• _INFORMATION_:
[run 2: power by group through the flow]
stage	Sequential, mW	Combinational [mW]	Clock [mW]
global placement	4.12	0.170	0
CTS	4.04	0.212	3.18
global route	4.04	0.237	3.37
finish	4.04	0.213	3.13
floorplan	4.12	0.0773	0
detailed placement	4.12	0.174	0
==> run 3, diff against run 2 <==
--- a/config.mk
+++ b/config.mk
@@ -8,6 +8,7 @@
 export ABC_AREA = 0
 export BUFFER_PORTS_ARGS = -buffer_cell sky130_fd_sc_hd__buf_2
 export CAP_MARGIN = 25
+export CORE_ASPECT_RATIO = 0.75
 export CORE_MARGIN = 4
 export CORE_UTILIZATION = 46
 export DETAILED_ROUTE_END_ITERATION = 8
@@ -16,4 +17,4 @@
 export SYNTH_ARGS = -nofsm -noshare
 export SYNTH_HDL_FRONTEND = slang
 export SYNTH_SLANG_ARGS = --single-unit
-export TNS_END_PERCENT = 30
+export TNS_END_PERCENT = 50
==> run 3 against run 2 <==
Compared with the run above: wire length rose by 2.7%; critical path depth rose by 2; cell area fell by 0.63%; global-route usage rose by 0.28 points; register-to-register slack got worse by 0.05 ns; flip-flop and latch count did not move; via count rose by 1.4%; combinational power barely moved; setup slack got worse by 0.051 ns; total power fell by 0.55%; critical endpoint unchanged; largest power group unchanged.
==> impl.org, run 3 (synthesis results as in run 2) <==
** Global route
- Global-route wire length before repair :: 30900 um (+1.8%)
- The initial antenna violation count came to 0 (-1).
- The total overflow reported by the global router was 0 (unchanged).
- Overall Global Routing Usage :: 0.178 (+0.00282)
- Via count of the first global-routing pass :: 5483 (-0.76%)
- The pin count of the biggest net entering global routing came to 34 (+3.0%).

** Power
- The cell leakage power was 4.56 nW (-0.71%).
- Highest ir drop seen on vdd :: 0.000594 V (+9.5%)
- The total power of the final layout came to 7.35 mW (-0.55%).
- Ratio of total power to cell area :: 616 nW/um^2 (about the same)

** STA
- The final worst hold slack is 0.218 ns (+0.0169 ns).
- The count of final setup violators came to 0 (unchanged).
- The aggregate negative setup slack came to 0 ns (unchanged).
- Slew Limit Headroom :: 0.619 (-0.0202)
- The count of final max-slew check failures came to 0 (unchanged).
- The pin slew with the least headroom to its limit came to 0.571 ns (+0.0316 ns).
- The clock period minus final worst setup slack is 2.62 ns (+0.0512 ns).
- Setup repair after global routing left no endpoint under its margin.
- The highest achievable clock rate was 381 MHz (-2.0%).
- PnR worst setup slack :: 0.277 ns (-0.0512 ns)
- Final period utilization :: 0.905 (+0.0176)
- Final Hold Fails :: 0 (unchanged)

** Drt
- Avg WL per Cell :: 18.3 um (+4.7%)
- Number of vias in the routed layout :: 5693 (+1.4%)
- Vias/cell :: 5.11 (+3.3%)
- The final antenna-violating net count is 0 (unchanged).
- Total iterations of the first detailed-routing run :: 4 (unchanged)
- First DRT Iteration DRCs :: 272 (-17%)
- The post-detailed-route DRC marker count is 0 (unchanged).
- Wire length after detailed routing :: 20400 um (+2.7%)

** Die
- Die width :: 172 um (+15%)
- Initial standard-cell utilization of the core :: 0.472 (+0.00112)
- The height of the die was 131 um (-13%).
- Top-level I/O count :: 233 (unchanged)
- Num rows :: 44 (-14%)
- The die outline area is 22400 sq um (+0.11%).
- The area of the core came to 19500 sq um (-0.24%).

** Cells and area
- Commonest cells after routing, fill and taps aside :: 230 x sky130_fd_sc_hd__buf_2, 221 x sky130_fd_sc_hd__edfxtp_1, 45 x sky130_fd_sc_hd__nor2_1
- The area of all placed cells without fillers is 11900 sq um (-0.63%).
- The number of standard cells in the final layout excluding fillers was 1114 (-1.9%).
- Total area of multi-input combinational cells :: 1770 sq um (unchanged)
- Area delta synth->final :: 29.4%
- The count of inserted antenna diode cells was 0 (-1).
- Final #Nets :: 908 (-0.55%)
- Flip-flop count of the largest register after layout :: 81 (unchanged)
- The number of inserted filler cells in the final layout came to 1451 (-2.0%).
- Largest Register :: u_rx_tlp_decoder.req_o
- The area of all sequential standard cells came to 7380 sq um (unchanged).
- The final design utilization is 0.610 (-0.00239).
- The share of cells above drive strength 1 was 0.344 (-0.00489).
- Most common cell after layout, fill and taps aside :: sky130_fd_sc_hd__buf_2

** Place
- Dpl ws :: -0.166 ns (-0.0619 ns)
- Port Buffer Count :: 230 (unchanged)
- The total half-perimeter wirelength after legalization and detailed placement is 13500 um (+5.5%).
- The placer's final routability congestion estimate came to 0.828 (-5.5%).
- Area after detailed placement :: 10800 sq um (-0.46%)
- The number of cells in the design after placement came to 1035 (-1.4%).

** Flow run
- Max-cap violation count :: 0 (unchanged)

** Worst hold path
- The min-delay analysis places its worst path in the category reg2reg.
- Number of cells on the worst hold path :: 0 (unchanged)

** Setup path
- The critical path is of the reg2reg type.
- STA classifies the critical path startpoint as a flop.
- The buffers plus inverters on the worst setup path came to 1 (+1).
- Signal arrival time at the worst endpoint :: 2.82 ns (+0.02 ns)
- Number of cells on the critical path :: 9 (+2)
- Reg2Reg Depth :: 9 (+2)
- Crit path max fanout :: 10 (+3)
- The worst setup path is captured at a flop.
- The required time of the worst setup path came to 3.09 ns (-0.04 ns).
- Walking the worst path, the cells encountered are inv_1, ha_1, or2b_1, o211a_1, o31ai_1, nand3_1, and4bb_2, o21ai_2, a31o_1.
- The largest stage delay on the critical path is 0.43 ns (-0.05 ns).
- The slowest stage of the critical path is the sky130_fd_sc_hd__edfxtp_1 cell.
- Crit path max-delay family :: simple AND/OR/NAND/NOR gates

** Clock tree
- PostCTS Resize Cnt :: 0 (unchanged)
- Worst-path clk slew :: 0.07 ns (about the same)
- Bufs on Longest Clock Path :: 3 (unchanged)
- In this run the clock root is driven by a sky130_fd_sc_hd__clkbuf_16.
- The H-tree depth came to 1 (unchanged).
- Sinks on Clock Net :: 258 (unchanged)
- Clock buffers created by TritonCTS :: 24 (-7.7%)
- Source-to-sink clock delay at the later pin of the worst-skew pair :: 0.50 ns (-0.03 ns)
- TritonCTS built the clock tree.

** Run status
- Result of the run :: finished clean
**src/include/asi_settings.svh**
```systemverilog
// ----------------------------------------------------------------------
// AXI4 read slave build settings
// Bus widths, buffer depths and memory latency
// ----------------------------------------------------------------------
`ifndef ASI_SETTINGS_SVH
`define ASI_SETTINGS_SVH

// AXI channel field widths
`define ASI_DW 32
`define ASI_AW 16
`define ASI_IW 4
`define ASI_LW 8
`define ASI_SW 3

// Outstanding burst slots in the AR buffer
`define ASI_AR_DEPTH 4
// Beats held in the R buffer
`define ASI_R_DEPTH 16

// Memory read latency in cycles, must be 1 or more
`define ASI_RAM_WAIT 1

// Bytes carried by one beat of the data bus
`define ASI_BYTES (`ASI_DW / 8)
// Widest legal transfer size code
`define ASI_MAX_SIZE $clog2(`ASI_BYTES)

`endif

```
**src/source/asi_pkg.sv**
```systemverilog
// ----------------------------------------------------------------------
// AXI4 read slave shared types
// Field vectors and the enums for burst, phase and response
// ----------------------------------------------------------------------
`include "asi_settings.svh"

package asi_pkg;

    // AXI field vectors
    typedef logic [`ASI_IW-1:0] axi_id_t;
    typedef logic [`ASI_AW-1:0] axi_addr_t;
    typedef logic [`ASI_LW-1:0] axi_len_t;
    typedef logic [`ASI_SW-1:0] axi_size_t;
    typedef logic [`ASI_DW-1:0] axi_data_t;

    // ARBURST encoding
    typedef enum logic [1:0] {
        BT_FIXED    = 2'd0,
        BT_INCR     = 2'd1,
        BT_WRAP     = 2'd2,
        BT_RESERVED = 2'd3
    } burst_type_e;

    // Burst engine phase
    // First beat comes from the FIFO head, the rest from latched fields
    typedef enum logic [1:0] {BP_IDLE, BP_FIRST, BP_BURST} burst_phase_e;

    // RRESP encoding, only the two codes this slave returns
    typedef enum logic [1:0] {
        RESP_OKAY   = 2'b00,
        RESP_SLVERR = 2'b10
    } resp_e;

endpackage

```
**src/source/asi_read_slave.sv**
```systemverilog
// ----------------------------------------------------------------------
// AXI4 read slave front end, top level
// AR buffer, burst engine, return pipe and R buffer
// ----------------------------------------------------------------------
`include "asi_settings.svh"
`timescale 1ns/1ps

module asi_read_slave import asi_pkg::*; (
    input  logic        clk,
    input  logic        rst_n,
    // AR channel
    input  axi_id_t     arid,
    input  axi_addr_t   araddr,
    input  axi_len_t    arlen,
    input  axi_size_t   arsize,
    input  burst_type_e arburst,
    input  logic        arvalid,
    output logic        arready,
    // R channel
    output axi_id_t     rid,
    output axi_data_t   rdata,
    output resp_e       rresp,
    output logic        rlast,
    output logic        rvalid,
    input  logic        rready,
    // Memory side
    output axi_addr_t   m_raddr,
    output logic        m_re,
    input  axi_data_t   m_rdata
);

    // FIFO word widths
    localparam int AR_W = `ASI_IW + `ASI_AW + `ASI_LW + `ASI_SW + 2;
    localparam int R_W  = `ASI_IW + `ASI_DW + 3;

    // AR buffer
    logic [AR_W-1:0] ar_dout;
    logic            ar_full;
    logic            ar_empty;
    logic            aq_pop;
    axi_id_t         aq_id;
    axi_addr_t       aq_addr;
    axi_len_t        aq_len;
    axi_size_t       aq_size;
    logic [1:0]      aq_burst_raw;

    // Beat tags and credit
    axi_id_t         beat_id;
    resp_e           beat_resp;
    logic            beat_last;
    logic            stall;

    // R buffer
    logic            rff_push;
    logic [R_W-1:0]  rff_din;
    logic [R_W-1:0]  r_dout;
    logic            r_empty;
    logic [$clog2(`ASI_R_DEPTH+1)-1:0] rff_count;
    logic [1:0]      rresp_raw;

    // ------------------------------------------------------------------
    // AR side
    // ------------------------------------------------------------------
    assign arready = !ar_full;
    assign {aq_id, aq_addr, aq_len, aq_size, aq_burst_raw} = ar_dout;

    sync_fifo #(
        .DEPTH (`ASI_AR_DEPTH),
        .WIDTH (AR_W)
    ) ar_fifo (
        .clk   (clk),
        .rst_n (rst_n),
        .push  (arvalid && arready),
        .din   ({arid, araddr, arlen, arsize, arburst}),
        .pop   (aq_pop),
        .dout  (ar_dout),
        .full  (ar_full),
        .empty (ar_empty),
        .count ()
    );

    burst_addr_gen burst_addr_gen_inst (
        .clk       (clk),
        .rst_n     (rst_n),
        .aq_valid  (!ar_empty),
        .aq_id     (aq_id),
        .aq_addr   (aq_addr),
        .aq_len    (aq_len),
        .aq_size   (aq_size),
        .aq_burst  (burst_type_e'(aq_burst_raw)),
        .stall     (stall),
        .pop       (aq_pop),
        .m_re      (m_re),
        .m_raddr   (m_raddr),
        .beat_id   (beat_id),
        .beat_resp (beat_resp),
        .beat_last (beat_last)
    );

    // ------------------------------------------------------------------
    // Return side
    // ------------------------------------------------------------------
    read_return_pipe read_return_pipe_inst (
        .clk       (clk),
        .rst_n     (rst_n),
        .m_re      (m_re),
        .beat_id   (beat_id),
        .beat_resp (beat_resp),
        .beat_last (beat_last),
        .m_rdata   (m_rdata),
        .rff_count (rff_count),
        .rff_push  (rff_push),
        .rff_din   (rff_din),
        .stall     (stall)
    );

    // Stall keeps this buffer from overflowing, so full is not needed
    sync_fifo #(
        .DEPTH (`ASI_R_DEPTH),
        .WIDTH (R_W)
    ) r_fifo (
        .clk   (clk),
        .rst_n (rst_n),
        .push  (rff_push),
        .din   (rff_din),
        .pop   (rvalid && rready),
        .dout  (r_dout),
        .full  (),
        .empty (r_empty),
        .count (rff_count)
    );

    // R outputs straight from the buffer head, stable until popped
    assign rvalid = !r_empty;
    assign {rid, rdata, rresp_raw, rlast} = r_dout;
    assign rresp  = resp_e'(rresp_raw);

endmodule

```
**src/source/burst_addr_gen.sv**
```systemverilog
// ----------------------------------------------------------------------
// Burst engine for the AXI4 read slave
// Pops bursts from the AR buffer and issues one memory read per beat
// Handles alignment, FIXED/INCR stepping, 4 KB hold and size errors
// ----------------------------------------------------------------------
`include "asi_settings.svh"
`timescale 1ns/1ps

module burst_addr_gen import asi_pkg::*; (
    input  logic        clk,
    input  logic        rst_n,
    // AR buffer head
    input  logic        aq_valid,
    input  axi_id_t     aq_id,
    input  axi_addr_t   aq_addr,
    input  axi_len_t    aq_len,
    input  axi_size_t   aq_size,
    input  burst_type_e aq_burst,
    // Credit from the return pipe
    input  logic        stall,
    output logic        pop,
    // Memory read port
    output logic        m_re,
    output axi_addr_t   m_raddr,
    // Beat tags, valid with m_re
    output axi_id_t     beat_id,
    output resp_e       beat_resp,
    output logic        beat_last
);

    localparam axi_size_t MAX_SIZE = axi_size_t'(`ASI_MAX_SIZE);
    localparam axi_addr_t ALL_ONES = '1;

    burst_phase_e phase;
    burst_phase_e phase_nxt;

    // Latched burst fields for beats 1..len
    axi_id_t      id_q;
    axi_len_t     len_q;
    axi_size_t    size_q;
    burst_type_e  burst_q;
    axi_addr_t    addr_q;
    axi_len_t     cnt;

    axi_addr_t    start_aligned;
    axi_size_t    cur_size;
    logic         burst_beat;

    // ------------------------------------------------------------------
    // Address stepping
    // ------------------------------------------------------------------
    // FIXED keeps the address, every other type steps like INCR.
    // A step into the next 4 KB page is refused and the address holds
    function automatic axi_addr_t step_addr(input axi_addr_t   addr,
                                            input axi_size_t   size,
                                            input burst_type_e burst);
        axi_addr_t sum;
        sum = (burst == BT_FIXED) ? addr : addr + (axi_addr_t'(1) << size);
        return (sum[12] != addr[12]) ? addr : sum;
    endfunction

    // Start address rounded down to the transfer size
    assign start_aligned = aq_addr & (ALL_ONES << aq_size);

    // First beat goes out together with the pop
    assign pop        = (phase == BP_FIRST) && aq_valid && !stall;
    // Later beats, one per unstalled cycle
    assign burst_beat = (phase == BP_BURST) && !stall;
    assign m_re       = pop || burst_beat;

    // Memory address and tags, taken from the FIFO head on the first beat
    always_comb begin
        if (phase == BP_FIRST) begin
            m_raddr   = start_aligned;
            beat_id   = aq_id;
            cur_size  = aq_size;
            beat_last = (aq_len == '0);
        end else begin
            m_raddr   = addr_q;
            beat_id   = id_q;
            cur_size  = size_q;
            beat_last = (cnt == len_q);
        end
    end

    // Sizes wider than the data bus get SLVERR on every beat
    assign beat_resp = (cur_size > MAX_SIZE) ? RESP_SLVERR : RESP_OKAY;

    // ------------------------------------------------------------------
    // Phase FSM
    // ------------------------------------------------------------------
    always_comb begin
        phase_nxt = phase;
        case (phase)
            BP_IDLE:  phase_nxt = BP_FIRST;
            // Single beat bursts stay in BP_FIRST
            BP_FIRST: if (pop && aq_len != '0) phase_nxt = BP_BURST;
            BP_BURST: if (burst_beat && beat_last) phase_nxt = BP_FIRST;
            default:  phase_nxt = BP_IDLE;
        endcase
    end

    always_ff @(posedge clk or negedge rst_n) begin
        if (!rst_n) begin
            phase <= BP_IDLE;
            cnt   <= '0;
        end else begin
            phase <= phase_nxt;
            // Beat 0 leaves with the pop, so counting resumes at 1
            if (pop)
                cnt <= axi_len_t'(1);
            else if (burst_beat)
                cnt <= cnt + 1'b1;
        end
    end

    // Burst fields and running address
    always_ff @(posedge clk) begin
        if (pop) begin
            id_q    <= aq_id;
            len_q   <= aq_len;
            size_q  <= aq_size;
            burst_q <= aq_burst;
            addr_q  <= step_addr(start_aligned, aq_size, aq_burst);
        end else if (burst_beat) begin
            addr_q  <= step_addr(addr_q, size_q, burst_q);
        end
    end

endmodule

```
**src/source/read_return_pipe.sv**
```systemverilog
// ----------------------------------------------------------------------
// Read return pipe
// Delays beat tags by the memory latency to meet the returning data
// and keeps the in-flight credit that throttles new reads
// ----------------------------------------------------------------------
`include "asi_settings.svh"
`timescale 1ns/1ps

module read_return_pipe import asi_pkg::*; (
    input  logic                               clk,
    input  logic                               rst_n,
    input  logic                               m_re,
    input  axi_id_t                            beat_id,
    input  resp_e                              beat_resp,
    input  logic                               beat_last,
    input  axi_data_t                          m_rdata,
    input  logic [$clog2(`ASI_R_DEPTH+1)-1:0]  rff_count,
    output logic                               rff_push,
    output logic [`ASI_IW+`ASI_DW+2:0]         rff_din,
    output logic                               stall
);

    localparam int WAIT  = `ASI_RAM_WAIT;
    localparam int TAG_W = `ASI_IW + 3;
    localparam int SUM_W = $clog2(`ASI_R_DEPTH + WAIT + 1);

    // One stage per wait state
    logic [WAIT-1:0]  vld_sr;
    logic [TAG_W-1:0] tag_sr [WAIT];
    logic [SUM_W-1:0] occupancy;

    // Tag fields at the pipe output
    axi_id_t          d_id;
    logic [1:0]       d_resp;
    logic             d_last;

    // Valid flags, one bit per read in flight
    always_ff @(posedge clk or negedge rst_n) begin
        if (!rst_n) begin
            vld_sr <= '0;
        end else begin
            vld_sr[0] <= m_re;
            for (int i = 1; i < WAIT; i++) vld_sr[i] <= vld_sr[i-1];
        end
    end

    // Tags travel alongside
    always_ff @(posedge clk) begin
        tag_sr[0] <= {beat_id, beat_resp, beat_last};
        for (int i = 1; i < WAIT; i++) tag_sr[i] <= tag_sr[i-1];
    end

    // Memory data arrives in the same cycle as the last stage
    assign {d_id, d_resp, d_last} = tag_sr[WAIT-1];
    assign rff_push = vld_sr[WAIT-1];
    assign rff_din  = {d_id, m_rdata, d_resp, d_last};

    // Buffered beats plus reads still in the memory
    always_comb begin
        occupancy = SUM_W'(rff_count);
        for (int i = 0; i < WAIT; i++) occupancy = occupancy + SUM_W'(vld_sr[i]);
    end

    // One slot of margin for the read issued this cycle
    assign stall = (occupancy >= SUM_W'(`ASI_R_DEPTH - 1));

endmodule

```
**src/source/sync_fifo.sv**
```systemverilog
// ----------------------------------------------------------------------
// Single clock FIFO, first word fall through
// Head entry shows on dout whenever the FIFO holds data
// ----------------------------------------------------------------------
`timescale 1ns/1ps

module sync_fifo #(
    parameter int DEPTH = 4,
    parameter int WIDTH = 8
) (
    input  logic                       clk,
    input  logic                       rst_n,
    input  logic                       push,
    input  logic [WIDTH-1:0]           din,
    input  logic                       pop,
    output logic [WIDTH-1:0]           dout,
    output logic                       full,
    output logic                       empty,
    output logic [$clog2(DEPTH+1)-1:0] count
);

    // Pointer width, at least one bit for a single entry FIFO
    localparam int PW = (DEPTH > 1) ? $clog2(DEPTH) : 1;

    logic [WIDTH-1:0] mem [DEPTH];
    logic [PW-1:0]    wr_ptr;
    logic [PW-1:0]    rd_ptr;
    logic             do_push;
    logic             do_pop;

    // Wrap at DEPTH so any depth works, not only powers of two
    function automatic logic [PW-1:0] next_ptr(input logic [PW-1:0] ptr);
        return (ptr == PW'(DEPTH - 1)) ? '0 : ptr + 1'b1;
    endfunction

    // Overflow and underflow requests are dropped
    assign do_push = push && !full;
    assign do_pop  = pop && !empty;

    assign full  = (count == DEPTH);
    assign empty = (count == '0);
    assign dout  = mem[rd_ptr];

    // Pointers and occupancy
    always_ff @(posedge clk or negedge rst_n) begin
        if (!rst_n) begin
            wr_ptr <= '0;
            rd_ptr <= '0;
            count  <= '0;
        end else begin
            if (do_push) wr_ptr <= next_ptr(wr_ptr);
            if (do_pop)  rd_ptr <= next_ptr(rd_ptr);
            // Simultaneous push and pop leave the count unchanged
            case ({do_push, do_pop})
                2'b10:   count <= count + 1'b1;
                2'b01:   count <= count - 1'b1;
                default: count <= count;
            endcase
        end
    end

    // Storage array
    always_ff @(posedge clk) begin
        if (do_push) mem[wr_ptr] <= din;
    end

endmodule

```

• _ABOUT THIS EXERCISE_: Above are the records; copy exactly the lines from the line with "- Most common" through the line with "- Crit path max fanout :: 10 (+3)", both included.

• _OUTPUT OF THE EXERCISE_:
- Most common cell after layout, fill and taps aside :: sky130_fd_sc_hd__buf_2

** Place
- Dpl ws :: -0.166 ns (-0.0619 ns)
- Port Buffer Count :: 230 (unchanged)
- The total half-perimeter wirelength after legalization and detailed placement is 13500 um (+5.5%).
- The placer's final routability congestion estimate came to 0.828 (-5.5%).
- Area after detailed placement :: 10800 sq um (-0.46%)
- The number of cells in the design after placement came to 1035 (-1.4%).

** Flow run
- Max-cap violation count :: 0 (unchanged)

** Worst hold path
- The min-delay analysis places its worst path in the category reg2reg.
- Number of cells on the worst hold path :: 0 (unchanged)

** Setup path
- The critical path is of the reg2reg type.
- STA classifies the critical path startpoint as a flop.
- The buffers plus inverters on the worst setup path came to 1 (+1).
- Signal arrival time at the worst endpoint :: 2.82 ns (+0.02 ns)
- Number of cells on the critical path :: 9 (+2)
- Reg2Reg Depth :: 9 (+2)
- Crit path max fanout :: 10 (+3)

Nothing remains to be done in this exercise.